[Source records — start]
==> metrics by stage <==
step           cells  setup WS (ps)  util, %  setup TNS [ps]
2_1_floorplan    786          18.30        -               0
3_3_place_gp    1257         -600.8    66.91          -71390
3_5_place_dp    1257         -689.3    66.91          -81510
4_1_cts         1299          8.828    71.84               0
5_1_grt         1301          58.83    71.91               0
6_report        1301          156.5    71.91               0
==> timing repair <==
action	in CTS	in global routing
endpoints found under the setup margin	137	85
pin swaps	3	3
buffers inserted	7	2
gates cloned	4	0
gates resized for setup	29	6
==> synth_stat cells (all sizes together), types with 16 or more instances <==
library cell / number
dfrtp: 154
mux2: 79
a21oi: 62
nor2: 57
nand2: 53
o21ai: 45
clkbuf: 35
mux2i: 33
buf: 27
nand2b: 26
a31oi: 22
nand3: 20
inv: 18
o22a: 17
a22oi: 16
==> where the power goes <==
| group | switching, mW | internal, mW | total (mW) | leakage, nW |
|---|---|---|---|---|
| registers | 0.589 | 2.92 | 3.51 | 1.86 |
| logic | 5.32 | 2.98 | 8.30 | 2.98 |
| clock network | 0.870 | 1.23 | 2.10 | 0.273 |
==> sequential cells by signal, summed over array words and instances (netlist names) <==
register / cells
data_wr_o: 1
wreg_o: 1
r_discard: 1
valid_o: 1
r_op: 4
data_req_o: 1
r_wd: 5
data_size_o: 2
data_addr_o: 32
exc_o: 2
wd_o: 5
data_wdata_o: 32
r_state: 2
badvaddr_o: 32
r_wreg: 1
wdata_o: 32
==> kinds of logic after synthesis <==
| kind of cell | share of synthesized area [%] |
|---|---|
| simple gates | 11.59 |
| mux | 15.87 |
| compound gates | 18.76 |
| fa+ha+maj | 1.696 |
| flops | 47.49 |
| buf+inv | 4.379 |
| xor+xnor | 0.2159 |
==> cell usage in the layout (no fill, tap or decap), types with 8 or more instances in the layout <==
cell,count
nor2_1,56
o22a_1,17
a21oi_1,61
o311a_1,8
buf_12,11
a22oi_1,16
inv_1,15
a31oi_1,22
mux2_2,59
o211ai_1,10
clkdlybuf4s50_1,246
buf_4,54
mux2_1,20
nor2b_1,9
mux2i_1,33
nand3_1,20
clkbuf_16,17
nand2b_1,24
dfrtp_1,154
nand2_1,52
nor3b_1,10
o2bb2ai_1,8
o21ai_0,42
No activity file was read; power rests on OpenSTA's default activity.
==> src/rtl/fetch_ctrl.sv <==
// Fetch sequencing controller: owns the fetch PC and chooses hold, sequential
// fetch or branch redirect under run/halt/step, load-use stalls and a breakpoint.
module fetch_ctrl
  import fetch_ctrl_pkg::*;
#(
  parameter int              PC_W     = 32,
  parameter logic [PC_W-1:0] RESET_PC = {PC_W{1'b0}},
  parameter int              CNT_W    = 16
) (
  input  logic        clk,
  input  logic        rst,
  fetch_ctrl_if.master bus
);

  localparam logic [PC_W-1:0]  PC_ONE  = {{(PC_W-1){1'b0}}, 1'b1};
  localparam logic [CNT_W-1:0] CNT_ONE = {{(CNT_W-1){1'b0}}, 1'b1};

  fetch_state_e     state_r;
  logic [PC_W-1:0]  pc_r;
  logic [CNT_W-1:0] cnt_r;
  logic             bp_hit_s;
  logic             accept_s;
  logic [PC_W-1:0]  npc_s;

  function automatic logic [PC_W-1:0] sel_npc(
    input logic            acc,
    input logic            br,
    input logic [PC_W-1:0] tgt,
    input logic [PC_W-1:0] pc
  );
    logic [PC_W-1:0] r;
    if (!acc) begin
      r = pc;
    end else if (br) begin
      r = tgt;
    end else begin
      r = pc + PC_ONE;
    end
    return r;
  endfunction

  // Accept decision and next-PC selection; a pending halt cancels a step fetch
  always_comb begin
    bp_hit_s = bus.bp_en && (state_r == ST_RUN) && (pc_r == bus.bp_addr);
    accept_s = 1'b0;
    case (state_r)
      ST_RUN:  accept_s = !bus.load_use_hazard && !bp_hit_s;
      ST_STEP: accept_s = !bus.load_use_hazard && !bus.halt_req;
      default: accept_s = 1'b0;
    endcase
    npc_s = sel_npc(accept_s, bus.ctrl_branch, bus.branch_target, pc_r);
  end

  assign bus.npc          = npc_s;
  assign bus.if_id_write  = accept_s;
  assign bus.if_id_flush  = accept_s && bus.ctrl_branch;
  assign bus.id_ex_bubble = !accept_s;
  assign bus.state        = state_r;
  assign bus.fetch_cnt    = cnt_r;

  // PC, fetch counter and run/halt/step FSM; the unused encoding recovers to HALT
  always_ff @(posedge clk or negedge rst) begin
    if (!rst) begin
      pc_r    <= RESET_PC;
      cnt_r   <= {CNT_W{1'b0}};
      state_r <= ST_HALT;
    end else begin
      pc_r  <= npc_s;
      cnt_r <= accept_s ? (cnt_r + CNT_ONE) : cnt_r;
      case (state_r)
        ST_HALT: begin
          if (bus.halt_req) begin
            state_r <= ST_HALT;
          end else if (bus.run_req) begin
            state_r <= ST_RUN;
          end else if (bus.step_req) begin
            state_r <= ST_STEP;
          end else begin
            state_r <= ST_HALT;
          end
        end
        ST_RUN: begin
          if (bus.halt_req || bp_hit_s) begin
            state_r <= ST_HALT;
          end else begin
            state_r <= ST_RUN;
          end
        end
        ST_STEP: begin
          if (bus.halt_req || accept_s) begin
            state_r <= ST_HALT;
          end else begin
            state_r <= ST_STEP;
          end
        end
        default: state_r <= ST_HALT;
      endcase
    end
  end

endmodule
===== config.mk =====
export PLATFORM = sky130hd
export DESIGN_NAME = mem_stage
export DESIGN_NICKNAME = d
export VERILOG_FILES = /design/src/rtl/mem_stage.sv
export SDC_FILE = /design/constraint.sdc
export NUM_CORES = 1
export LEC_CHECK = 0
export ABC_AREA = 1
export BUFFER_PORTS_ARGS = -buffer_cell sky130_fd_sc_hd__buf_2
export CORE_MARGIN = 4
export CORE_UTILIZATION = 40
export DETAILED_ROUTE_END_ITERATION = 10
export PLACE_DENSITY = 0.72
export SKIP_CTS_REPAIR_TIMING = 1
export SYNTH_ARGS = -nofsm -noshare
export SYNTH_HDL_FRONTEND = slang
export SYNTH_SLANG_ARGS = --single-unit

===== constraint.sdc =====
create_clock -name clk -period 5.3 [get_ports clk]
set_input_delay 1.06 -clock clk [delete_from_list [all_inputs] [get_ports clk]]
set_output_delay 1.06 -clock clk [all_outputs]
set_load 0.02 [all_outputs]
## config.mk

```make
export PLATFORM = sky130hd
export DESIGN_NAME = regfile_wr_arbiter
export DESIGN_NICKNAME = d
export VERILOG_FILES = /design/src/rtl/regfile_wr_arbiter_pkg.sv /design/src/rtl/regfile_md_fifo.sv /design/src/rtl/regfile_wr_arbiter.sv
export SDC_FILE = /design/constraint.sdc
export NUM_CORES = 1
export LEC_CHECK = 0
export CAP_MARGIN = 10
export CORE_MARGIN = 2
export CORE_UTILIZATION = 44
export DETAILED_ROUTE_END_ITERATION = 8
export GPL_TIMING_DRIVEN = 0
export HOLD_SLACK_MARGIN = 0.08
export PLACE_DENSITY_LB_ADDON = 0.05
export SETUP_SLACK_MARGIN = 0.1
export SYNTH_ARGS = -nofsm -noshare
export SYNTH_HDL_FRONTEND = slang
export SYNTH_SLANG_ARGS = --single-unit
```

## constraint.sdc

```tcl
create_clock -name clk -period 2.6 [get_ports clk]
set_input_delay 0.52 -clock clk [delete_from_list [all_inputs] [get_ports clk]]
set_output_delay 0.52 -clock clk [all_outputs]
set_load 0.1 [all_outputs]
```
[Source records — finish]
From the listing above, pick out every line containing "with".

==> synth_stat cells (all sizes together), types with 16 or more instances <==
==> cell usage in the layout (no fill, tap or decap), types with 8 or more instances in the layout <==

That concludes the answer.